▶ _Problem to solve_
Once the line containing "Clock period 3.3" is found in the records below, return it and each following line exactly, up to and including the line containing "placementRows=22", and nothing else.

▶ _Data for this exercise_
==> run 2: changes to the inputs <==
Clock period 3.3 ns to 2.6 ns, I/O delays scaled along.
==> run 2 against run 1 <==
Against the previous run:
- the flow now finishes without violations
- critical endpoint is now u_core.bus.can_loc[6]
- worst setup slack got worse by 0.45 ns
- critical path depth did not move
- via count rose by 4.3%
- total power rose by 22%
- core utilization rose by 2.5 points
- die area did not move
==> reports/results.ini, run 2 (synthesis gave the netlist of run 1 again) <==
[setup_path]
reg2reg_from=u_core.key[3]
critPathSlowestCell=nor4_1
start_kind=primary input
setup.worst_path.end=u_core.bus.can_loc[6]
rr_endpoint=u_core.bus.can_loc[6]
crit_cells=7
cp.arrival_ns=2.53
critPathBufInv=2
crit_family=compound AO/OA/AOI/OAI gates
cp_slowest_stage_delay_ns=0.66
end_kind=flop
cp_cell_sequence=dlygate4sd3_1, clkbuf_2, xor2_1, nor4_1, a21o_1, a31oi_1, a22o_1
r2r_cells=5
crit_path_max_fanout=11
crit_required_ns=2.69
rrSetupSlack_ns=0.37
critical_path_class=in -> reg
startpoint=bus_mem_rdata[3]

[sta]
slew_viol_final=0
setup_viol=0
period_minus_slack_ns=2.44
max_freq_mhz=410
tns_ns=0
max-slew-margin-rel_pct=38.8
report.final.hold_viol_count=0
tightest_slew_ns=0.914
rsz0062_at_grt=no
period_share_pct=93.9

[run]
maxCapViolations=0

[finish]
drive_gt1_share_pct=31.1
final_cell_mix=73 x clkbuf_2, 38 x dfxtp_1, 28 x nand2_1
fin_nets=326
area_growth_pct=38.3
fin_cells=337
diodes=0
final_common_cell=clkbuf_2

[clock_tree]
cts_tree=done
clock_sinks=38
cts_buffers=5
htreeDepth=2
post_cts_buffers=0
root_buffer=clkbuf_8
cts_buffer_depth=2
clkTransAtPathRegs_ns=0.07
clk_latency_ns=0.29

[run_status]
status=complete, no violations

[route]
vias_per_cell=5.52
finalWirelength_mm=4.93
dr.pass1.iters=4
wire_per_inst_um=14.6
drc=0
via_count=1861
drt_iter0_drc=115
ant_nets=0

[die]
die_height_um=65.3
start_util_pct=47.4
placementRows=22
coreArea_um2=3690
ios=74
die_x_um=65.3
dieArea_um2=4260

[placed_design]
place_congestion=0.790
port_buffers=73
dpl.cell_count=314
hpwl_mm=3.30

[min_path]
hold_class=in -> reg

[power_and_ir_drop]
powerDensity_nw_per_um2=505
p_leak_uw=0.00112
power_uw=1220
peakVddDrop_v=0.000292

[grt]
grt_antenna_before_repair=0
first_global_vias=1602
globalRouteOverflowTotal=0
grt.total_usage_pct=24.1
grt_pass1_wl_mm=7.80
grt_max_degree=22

▶ _Exercise result_
Clock period 3.3 ns to 2.6 ns, I/O delays scaled along.
==> run 2 against run 1 <==
Against the previous run:
- the flow now finishes without violations
- critical endpoint is now u_core.bus.can_loc[6]
- worst setup slack got worse by 0.45 ns
- critical path depth did not move
- via count rose by 4.3%
- total power rose by 22%
- core utilization rose by 2.5 points
- die area did not move
==> reports/results.ini, run 2 (synthesis gave the netlist of run 1 again) <==
[setup_path]
reg2reg_from=u_core.key[3]
critPathSlowestCell=nor4_1
start_kind=primary input
setup.worst_path.end=u_core.bus.can_loc[6]
rr_endpoint=u_core.bus.can_loc[6]
crit_cells=7
cp.arrival_ns=2.53
critPathBufInv=2
crit_family=compound AO/OA/AOI/OAI gates
cp_slowest_stage_delay_ns=0.66
end_kind=flop
cp_cell_sequence=dlygate4sd3_1, clkbuf_2, xor2_1, nor4_1, a21o_1, a31oi_1, a22o_1
r2r_cells=5
crit_path_max_fanout=11
crit_required_ns=2.69
rrSetupSlack_ns=0.37
critical_path_class=in -> reg
startpoint=bus_mem_rdata[3]

[sta]
slew_viol_final=0
setup_viol=0
period_minus_slack_ns=2.44
max_freq_mhz=410
tns_ns=0
max-slew-margin-rel_pct=38.8
report.final.hold_viol_count=0
tightest_slew_ns=0.914
rsz0062_at_grt=no
period_share_pct=93.9

[run]
maxCapViolations=0

[finish]
drive_gt1_share_pct=31.1
final_cell_mix=73 x clkbuf_2, 38 x dfxtp_1, 28 x nand2_1
fin_nets=326
area_growth_pct=38.3
fin_cells=337
diodes=0
final_common_cell=clkbuf_2

[clock_tree]
cts_tree=done
clock_sinks=38
cts_buffers=5
htreeDepth=2
post_cts_buffers=0
root_buffer=clkbuf_8
cts_buffer_depth=2
clkTransAtPathRegs_ns=0.07
clk_latency_ns=0.29

[run_status]
status=complete, no violations

[route]
vias_per_cell=5.52
finalWirelength_mm=4.93
dr.pass1.iters=4
wire_per_inst_um=14.6
drc=0
via_count=1861
drt_iter0_drc=115
ant_nets=0

[die]
die_height_um=65.3
start_util_pct=47.4
placementRows=22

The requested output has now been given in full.